Corin extendió las manos hacia ella, pero las dejó caer de nuevo.

—Qué tragedia. Lo siento mucho.

—Charlie me contó lo de su padre. Yo también lo siento —dijo Caroline, preguntándose si había advertido, como ella, la similitud en la manera atroz en que ambos habían perdido a su familia—. ¡Vamos, señor Massey, movámonos antes de que acabemos convertidos en hielo! —sugirió, tendiéndole una mano.

El la cogió sonriendo, pero hizo una mueca al tambalearse como un niño de dos años mientras ella tiraba de él.

Bebieron chocolate caliente en el pabellón cuando la pista se llenó tanto de patinadores que era casi imposible avanzar. Desde la mesa junto a la ventana observaron cómo los chicos pasaban temerarios entre los adultos. Caroline se dio cuenta de que no había notado el frío invernal como solía. Tal vez la proximidad de Corin bastaba para hacerle entrar en calor; la sangre parecía circularle más deprisa que nunca.

—Tiene unos ojos de lo más extraordinarios, señorita Fitzpatrick —dijo Corin, sonriendo tímidamente—. ¡Brillan como dólares de plata contra la nieve! —exclamó.

Caroline no tenía ni idea de qué responder. Poco acostumbrada a los cumplidos, bajó la mirada hacia su taza, cohibida.

—Bathilda dice que tengo los ojos fríos. Lamenta que no haya heredado el tono azul de mi padre —dijo, removiendo despacio el chocolate.

Pero Corin le levantó la barbilla con un dedo y ella sintió el contacto como una descarga eléctrica.

—Su tía está muy equivocada —declaró.

Su proposición de matrimonio llegó apenas tres semanas después, cuando el hielo empezaba a fundirse en los parques y el cielo desteñido adquirió un tono más profundo. Fue a verla un martes por la tarde, sabiendo que la encontraría sola, ya que la tía tenía la costumbre de jugar a
bridge
con lady Atwell ese día. Cuando Sara le hizo pasar al salón, a Caroline se le subieron los colores, se le secó la garganta y, al levantarse para saludarlo, notó que las piernas, poco cooperativas, no le respondían. Una mezcla cada vez más potente de alegría y pavor parecía descomponerla cuando lo veía. Se le vació la mente y Sara lanzó una mirada tensa y agitada a su señora mientras cerraba la puerta.
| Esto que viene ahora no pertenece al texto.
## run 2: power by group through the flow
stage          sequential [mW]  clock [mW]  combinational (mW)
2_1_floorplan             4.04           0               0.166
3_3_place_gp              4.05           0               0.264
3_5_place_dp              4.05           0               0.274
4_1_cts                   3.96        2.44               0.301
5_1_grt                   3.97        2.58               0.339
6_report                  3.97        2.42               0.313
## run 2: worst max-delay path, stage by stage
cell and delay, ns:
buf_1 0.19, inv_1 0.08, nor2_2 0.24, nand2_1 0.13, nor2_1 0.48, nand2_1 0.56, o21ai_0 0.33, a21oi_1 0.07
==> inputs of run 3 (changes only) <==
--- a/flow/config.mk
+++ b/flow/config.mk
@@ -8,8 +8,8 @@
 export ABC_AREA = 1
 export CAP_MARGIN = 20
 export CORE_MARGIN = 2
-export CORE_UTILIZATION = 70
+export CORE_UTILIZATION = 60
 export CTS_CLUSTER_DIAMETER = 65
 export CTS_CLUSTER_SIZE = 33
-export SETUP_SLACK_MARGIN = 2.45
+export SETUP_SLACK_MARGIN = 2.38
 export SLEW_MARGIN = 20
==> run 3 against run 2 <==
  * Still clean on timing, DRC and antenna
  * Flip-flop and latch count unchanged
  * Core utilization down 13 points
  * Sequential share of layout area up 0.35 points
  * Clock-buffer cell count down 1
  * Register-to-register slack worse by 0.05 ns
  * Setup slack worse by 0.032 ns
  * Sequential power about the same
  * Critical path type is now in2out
Source: an optimization exercise on an open RTL-to-GDS flow (aim: small area, a short achievable clock period and few clock cycles per item). Production flows keep margins and buffers that such runs may drop. Only simulation tests tie the RTL to the original design; equivalence was not proved.

## flow/config.mk

```make
export PLATFORM = sky130hd
export DESIGN_NAME = matvec3
export DESIGN_NICKNAME = matvec3
export VERILOG_FILES = /design/flow/design.v
export SDC_FILE = /design/flow/constraint.sdc
export NUM_CORES = 4
export LEC_CHECK = 0
export ABC_AREA = 1
export CAP_MARGIN = 20
export CORE_MARGIN = 2
export CORE_UTILIZATION = 40
export CTS_BUF_LIST = sky130_fd_sc_hd__clkbuf_8
export CTS_CLUSTER_SIZE = 40
export SETUP_SLACK_MARGIN = 3.5
export SLEW_MARGIN = 20
```

## flow/constraint.sdc

```tcl
create_clock -name core_clock -period 7.0 [get_ports {clk}]
set_input_delay 1.4000 -clock core_clock [delete_from_list [all_inputs] [get_ports {clk}]]
set_output_delay 1.4000 -clock core_clock [all_outputs]
set_load 0.01 [all_outputs]
```
What follows belongs to an exercise in optimizing a design on an open flow for small area, a short achievable clock period and few clock cycles per item; a production flow would make more cautious choices.
At most, simulation tests tie the RTL to the original design; equivalence was not proved.

P:
==> flow/design.v <==
module aes_key_expand #(
  parameter int KEY_BITS = 256
) (
  input  logic                clk,
  input  logic                rst,
  input  logic                start,
  input  logic [KEY_BITS-1:0] key_in,
  output logic                busy,
  output logic [127:0]        rk_out,
  output logic [3:0]          rk_idx,
  output logic                rk_valid,
  input  logic                rk_ready,
  output logic                done
);
  logic [255:0] st;      
  logic [3:0]   idx;     
  logic         act;     
  logic         vld;     
  logic [31:0]  sw, p0, p1, p2, p3, rc;
  logic [127:0] nw;
  logic [7:0]   rcon;
  logic         adv;
  for (genvar b = 0; b < 4; b++) begin : g_sbox
    aes_ks_sbox u_sbox (.x(st[224+8*b +: 8]), .y(sw[8*b +: 8]));
  end
  aes_ks_mix u_mix (.sw(sw), .rot(!idx[0]), .p({p3, p2, p1, p0}), .nw(nw));
  assign busy     = vld;
  assign rk_valid = vld;
  assign rk_out   = st[127:0];
  assign rk_idx   = idx;
  always_comb begin
    rcon = 8'h01 << idx[3:1];
    rc = idx[0] ? 32'h0 : {24'h0, rcon};
    p0 = st[31:0] ^ rc;
    p1 = p0 ^ st[63:32];
    p2 = p1 ^ st[95:64];
    p3 = p2 ^ st[127:96];
    adv = rk_ready;
  end
  always_ff @(posedge clk) begin
    if (!act) st <= key_in;
    else if (adv) st <= {nw, st[255:128]};
  end
  always_ff @(posedge clk or posedge rst) begin
    if (rst) begin
      act <= 1'b0;
      vld <= 1'b0;
      idx <= 4'd0;
      done <= 1'b0;
    end else begin
      done <= 1'b0;
      if (!vld) vld <= start;
      else if (adv && idx == 4'd14) vld <= 1'b0;
      if (!act) begin
        idx <= 4'd0;
        if (start) act <= 1'b1;
      end else if (adv) begin
        idx <= idx + 4'd1;
        if (idx == 4'd14) begin
          act <= 1'b0;
          done <= 1'b1;
        end
      end
    end
  end
endmodule
module aes_ks_sbox (
  input  logic [7:0] x,
  output logic [7:0] y
);
  function automatic logic [7:0] sbox(input logic [7:0] x);
    logic u0, u1, u2, u3, u4, u5, u6, u7;
    logic t1, t2, t3, t4, t5, t6, t7, t8, t9, t10, t11, t12, t13, t14, t15, t16, t17, t18, t19;
    logic t20, t21, t22, t23, t24, t25, t26, t27;
    logic m1, m2, m3, m4, m5, m6, m7, m8, m9, m10, m11, m12, m13, m14, m15, m16, m17, m18, m19;
    logic m20, m21, m22, m23, m24, m25, m26, m27, m28, m29, m30, m31, m32, m33, m34, m35, m36;
    logic m37, m38, m39, m40, m41, m42, m43, m44, m45, m46, m47, m48, m49, m50, m51, m52, m53;
    logic m54, m55, m56, m57, m58, m59, m60, m61, m62, m63;
    logic l0, l1, l2, l3, l4, l5, l6, l7, l8, l9, l10, l11, l12, l13, l14, l15, l16, l17, l18;
    logic l19, l20, l21, l22, l23, l24, l25, l26, l27, l28, l29;
    u0 = x[7]; u1 = x[6]; u2 = x[5]; u3 = x[4]; u4 = x[3]; u5 = x[2]; u6 = x[1]; u7 = x[0];
    t1 = u0 ^ u3;   t2 = u0 ^ u5;   t3 = u0 ^ u6;   t4 = u3 ^ u5;   t5 = u4 ^ u6;
    t6 = t1 ^ t5;   t7 = u1 ^ u2;   t8 = u7 ^ t6;   t9 = u7 ^ t7;   t10 = t6 ^ t7;
    t11 = u1 ^ u5;  t12 = u2 ^ u5;  t13 = t3 ^ t4;  t14 = t6 ^ t11; t15 = t5 ^ t11;
    t16 = t5 ^ t12; t17 = t9 ^ t16; t18 = u3 ^ u7;  t19 = t7 ^ t18; t20 = t1 ^ t19;
    t21 = u6 ^ u7;  t22 = t7 ^ t21; t23 = t2 ^ t22; t24 = t2 ^ t10; t25 = t20 ^ t17;
    t26 = t3 ^ t16; t27 = t1 ^ t12;
    m1 = t13 & t6;  m2 = t23 & t8;  m3 = t14 ^ m1;  m4 = t19 & u7;  m5 = m4 ^ m1;
    m6 = t3 & t16;  m7 = t22 & t9;  m8 = t26 ^ m6;  m9 = t20 & t17; m10 = m9 ^ m6;
    m11 = t1 & t15; m12 = t4 & t27; m13 = m12 ^ m11; m14 = t2 & t10; m15 = m14 ^ m11;
    m16 = m3 ^ m2;  m17 = m5 ^ t24; m18 = m8 ^ m7;  m19 = m10 ^ m15; m20 = m16 ^ m13;
    m21 = m17 ^ m15; m22 = m18 ^ m13; m23 = m19 ^ t25; m24 = m22 ^ m23; m25 = m22 & m20;
    m26 = m21 ^ m25; m27 = m20 ^ m21; m28 = m23 ^ m25; m29 = m28 & m27; m30 = m26 & m24;
    m31 = m20 & m23; m32 = m27 & m31; m33 = m27 ^ m25; m34 = m21 & m22; m35 = m24 & m34;
    m36 = m24 ^ m25; m37 = m21 ^ m29; m38 = m32 ^ m33; m39 = m23 ^ m30; m40 = m35 ^ m36;
    m41 = m38 ^ m40; m42 = m37 ^ m39; m43 = m37 ^ m38; m44 = m39 ^ m40; m45 = m42 ^ m41;
    m46 = m44 & t6;  m47 = m40 & t8;  m48 = m39 & u7;  m49 = m43 & t16; m50 = m38 & t9;
    m51 = m37 & t17; m52 = m42 & t15; m53 = m45 & t27; m54 = m41 & t10; m55 = m44 & t13;
    m56 = m40 & t23; m57 = m39 & t19; m58 = m43 & t3;  m59 = m38 & t22; m60 = m37 & t20;
    m61 = m42 & t1;  m62 = m45 & t4;  m63 = m41 & t2;
    l0 = m61 ^ m62;  l1 = m50 ^ m56;  l2 = m46 ^ m48;  l3 = m47 ^ m55;  l4 = m54 ^ m58;
    l5 = m49 ^ m61;  l6 = m62 ^ l5;   l7 = m46 ^ l3;   l8 = m51 ^ m59;  l9 = m52 ^ m53;
    l10 = m53 ^ l4;  l11 = m60 ^ l2;  l12 = m48 ^ m51; l13 = m50 ^ l0;  l14 = m52 ^ m61;
    l15 = m55 ^ l1;  l16 = m56 ^ l0;  l17 = m57 ^ l1;  l18 = m58 ^ l8;  l19 = m63 ^ l4;
    l20 = l0 ^ l1;   l21 = l1 ^ l7;   l22 = l3 ^ l12;  l23 = l18 ^ l2;  l24 = l15 ^ l9;
    l25 = l6 ^ l10;  l26 = l7 ^ l9;   l27 = l8 ^ l10;  l28 = l11 ^ l14; l29 = l11 ^ l17;
    sbox[7] = l6 ^ l24;
    sbox[6] = ~(l16 ^ l26);
    sbox[5] = ~(l19 ^ l28);
    sbox[4] = l6 ^ l21;
    sbox[3] = l20 ^ l22;
    sbox[2] = l25 ^ l29;
    sbox[1] = ~(l13 ^ l27);
    sbox[0] = ~(l6 ^ l23);
  endfunction
  assign y = sbox(x);
endmodule
module aes_ks_mix (
  input  logic [31:0]  sw,
  input  logic         rot,
  input  logic [127:0] p,
  output logic [127:0] nw
);
  logic [31:0] t;
  assign t = rot ? {sw[7:0], sw[31:8]} : sw;
  assign nw = p ^ {4{t}};
endmodule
—Qué amabilidad la suya al venir a verme —logró decir Caroline por fin, con la voz tan temblorosa como sus manos—. Espero que esté usted bien.

En lugar de responder, Corin dio vueltas a su sombrero e intentó hablar, pero le falló la voz e hizo ademán de aflojarse el cuello de la camisa. Caroline juntó las manos para inmovilizarlas y esperó, observándolo con estupefacción.

—¿No... quiere sentarse? —ofreció por fin.

Corin la miró y pareció encontrar finalmente cierta resolución.

—No, no quiero sentarme —declaró, sobresaltándola con su voz ronca.

Se miraron largo rato, luego Corin cruzó la habitación en dos largas zancadas, sostuvo la cara de Caroline entre sus manos y la besó. La presión de sus labios fue tan sorprendente que ella no hizo nada para detenerlo o para apartarse como dictaba el decoro. Se quedó asombrada por la inesperada suavidad de sus labios y por el calor que todo él desprendía. Le costaba respirar, y el aturdimiento la confundió al tiempo que sentía un extraño y cálido dolor en el vientre.